Le arrebato el escudo, enganchándolo a mi antebrazo. Golpeo su rostro con el escudo, haciéndolo caer de rodillas, su amigo el gigante viene a atacarme por la espalda, estiro mi brazo, el escudo en horizontal corta su garganta en un tajo certero mientras vuelvo a mi primera presa, golpeando su cráneo con el pesado artilugio hasta que esta se parte, cayendo sin vida en la tierra. Es como haber tragado una bomba de adrenalina, me es imposible parar, ni siquiera cuando mi piel blanca ha sido tan salpicada de sangre que es imposible ver su textura, voy uno por uno, liberando a mi familia de sus garras y acabando con ellos.

Mis primos me toman por los brazos, deteniéndome. Rugo, desesperado por que me suelten.
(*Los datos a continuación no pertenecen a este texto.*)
===== src/rtl/lru4_tracker.sv =====
module lru4_tracker #(
  parameter int IDX_W = 2
) (
  input  logic             clk,
  input  logic             rst_n,
  input  logic             pair_mode,
  input  logic             acc_valid,
  input  logic [IDX_W-1:0] acc_line,
  output logic [IDX_W-1:0] victim
);
  localparam int SLOTS = 1 << IDX_W;
  localparam int ORD_W = SLOTS * IDX_W;

  logic [ORD_W-1:0] order_q, order_d, order_init;
  logic [IDX_W-1:0] hit_pos;
  logic             pair_q;

  always_comb begin
    for (int i = 0; i < SLOTS; i++)
      order_init[i*IDX_W +: IDX_W] = IDX_W'(i);
  end

  always_comb begin
    hit_pos = '0;
    for (int i = 0; i < SLOTS; i++)
      if (order_q[i*IDX_W +: IDX_W] == acc_line) hit_pos = IDX_W'(i);
  end

  always_comb begin
    order_d = order_q;
    if (acc_valid) begin
      order_d[IDX_W-1:0] = acc_line;
      for (int i = 1; i < SLOTS; i++)
        if (IDX_W'(i) <= hit_pos)
          order_d[i*IDX_W +: IDX_W] = order_q[(i-1)*IDX_W +: IDX_W];
    end
  end

  always_ff @(posedge clk) begin
    if (!rst_n) begin
      order_q <= order_init;
      pair_q  <= 1'b1;
    end else begin
      order_q <= order_d;
      if (acc_valid && acc_line[IDX_W-1:1] == '0)
        pair_q <= ~acc_line[0];
    end
  end

  assign victim = pair_mode ? IDX_W'(pair_q) : order_q[ORD_W-1 -: IDX_W];
endmodule


===== config.mk =====
export PLATFORM = sky130hd
export DESIGN_NAME = lru4_tracker
export DESIGN_NICKNAME = d
export VERILOG_FILES = /design/src/rtl/lru4_tracker.sv
export SDC_FILE = /design/constraint.sdc
export NUM_CORES = 1
export LEC_CHECK = 0
export ABC_AREA = 1
export BUFFER_PORTS_ARGS = -buffer_cell sky130_fd_sc_hd__buf_2
export CAP_MARGIN = 30
export CORE_MARGIN = 2
export CORE_UTILIZATION = 35
export CTS_BUF_LIST = sky130_fd_sc_hd__clkbuf_16
export CTS_CLUSTER_SIZE = 25
export DETAILED_ROUTE_END_ITERATION = 6
export PLACE_DENSITY = 0.51
export REMOVE_ABC_BUFFERS = 1
export SETUP_SLACK_MARGIN = 0.3
export SLEW_MARGIN = 0
export SYNTH_ARGS = -nofsm -noshare
export SYNTH_HDL_FRONTEND = slang
export SYNTH_SLANG_ARGS = --single-unit

===== constraint.sdc =====
create_clock -name clk -period 1.1 [get_ports clk]
set_input_delay 0.055 -clock clk [delete_from_list [all_inputs] [get_ports clk]]
set_output_delay 0.055 -clock clk [all_outputs]
set_load 0.1 [all_outputs]

==> results.ini, run 1 <==
[synth]
syn_area_per_cell_um2=7.11
yosys.area_share.xor_xnor=0.0560
yosysMostFrequentCell=nand2_1
yosys.area.top_type=dfxtp_1
synth_flop_cell=dfxtp_1
synth-adder-area-share=0
synth_common_cells=nand2_1 (18), dfxtp_1 (9), inv_1 (7)
synth_edf_count=0
synthSimpleGateAreaFrac=0.341
synth_area_leaders=dfxtp_1 (38%), nand2_1 (14%), inv_1 (5.6%)
ys_ff_latch=9
postSynthCellCount=66
yosysSeqAreaShare=0.384
ys_warn_count=0
yosysTopAreaCellShare=0.384
postSynth.asyncResetShare=0
synth.area.mux_share=0.0240
synth_area_um2=469
synth-compound-area-share=0.0960
yosysUniqueCellTypes=17
synth_top_family_by_area=simple AND/OR/NAND/NOR gates

[layout]
stdcell_area_um2=663
drive_gt1_frac=0.427
seqCellArea_um2=185
antenna_cells=0
layout.nets=82
final_core_util=0.523
n_fill_cell=127
stdcell_count=90
multi_input_comb_area_um2=282
syn2layout_area_growth_pct=41.3

[routing]
drt-pass1-iter-count=4
ant_nets=0
wirelength_um=914
vias_per_cell=4.67
drt_iter0_drc=2
wl_per_cell_um=10.2
post-route-drc-count=0
vias=420

[place]
place_congestion=0.686
pre_cts_slack_ns=0.0559
dp_hpwl_um=666
placed_area_um2=541
dp.cells=86
port-buffer-count=7

[floorplanning]
ios=8
die_y_um=40.6
initial_core_util=0.370
dieArea_mm2=0.00165
rows=13
die_w_um=40.6
coreArea_mm2=0.00127

[clocking]
cts.sinks=9
cts_tree=built
cts_buffers=3
clk_pin_slew_ns=0.04
clockBufferDepth=2
clkLatencyLatePin_ns=0.23
holdBufCountCts=0
h-tree-depth=1
root_buffer=clkbuf_16
cts_setup_buffers=0

[worst_hold_path]
worst_hold_path.num_cells=2
hold_start=rst_n
holdPathEnd=pair_q
worstHoldPathType=in -> reg

[global_routing]
grt_pass1_wl_um=1590
grt_pass1_vias=407
grt-ovfl-total=0
antenna_found_initial=0
grt_use_total=0.152
grt_start_max_net_pins=10

[sta]
skew_ns=0.000808
finalHoldViolCount=0
max_freq_mhz=938
drv_slew=0
post-route-period-util=0.970
setup_viol=0
max_slew_margin=0.856
fin_ws_ns=0.0333
fin_crit_ns=1.07
rsz0062_at_grt=true
tightestPinTransition_ns=0.216

[worst_setup_path]
r2r_slack_ns=0.09
critPathKind=reg -> out
r2r-start=order_q[7]
reg2reg_depth=9
start_kind=flip-flop
critPathRequiredTime_ns=1.04
critPathMaxFanout=3
end_kind=output port
crit_arrival_ns=1.01
r2r-end=order_q[4]

[pwr]
p_per_area_mw_per_mm2=1930
ir_drop_v=0.00109
leakage_nw=0.333

[run_status]
outcome=finished clean

[run]
cap_violations=0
—¡YA ES SUFICIENTE! —grita Siva— ¡YA NO QUEDA NINGUNO!

El estado de shock abandona mi cuerpo al percatarme de que solo hay cadáveres en el suelo, ninguno de ellos se mueve, ninguno de ellos respira, solo así logro volver a la realidad. Veo a mis padres tendidos cerca de la casa y el escudo dorado cae a mis pies.

Corro hacia ellos, sintiendo mi pecho estallar. Caigo junto a ellos, mientras los atraigo hacia mí, reposo la cabeza de mi padre en mis piernas mientras por el otro lado abrazo a mi madre, sus cuerpos lánguidos no responden.

Intento oír sus latidos, aunque fuesen débiles pero dentro de sus cuerpos es solo silencio.

—No, no, no —sollozo en voz baja, abrazado a sus cadáveres.

El brillo de aquel escudo dorado llega como en reflejo a mis ojos. Tendido en el suelo, parcialmente hundido en la tierra, salpicado de sangre. La rabia crece en mí ante lo que representa.

—Alejen esa cosa de mí —escupo, sin poder quitarle los ojos de encima—. Jamás volveré a pelear en nombre de esa cosa, jamás volveré a portarlo... No me importa si pierdo mis habilidades, esa cosa nos va a matar a todos.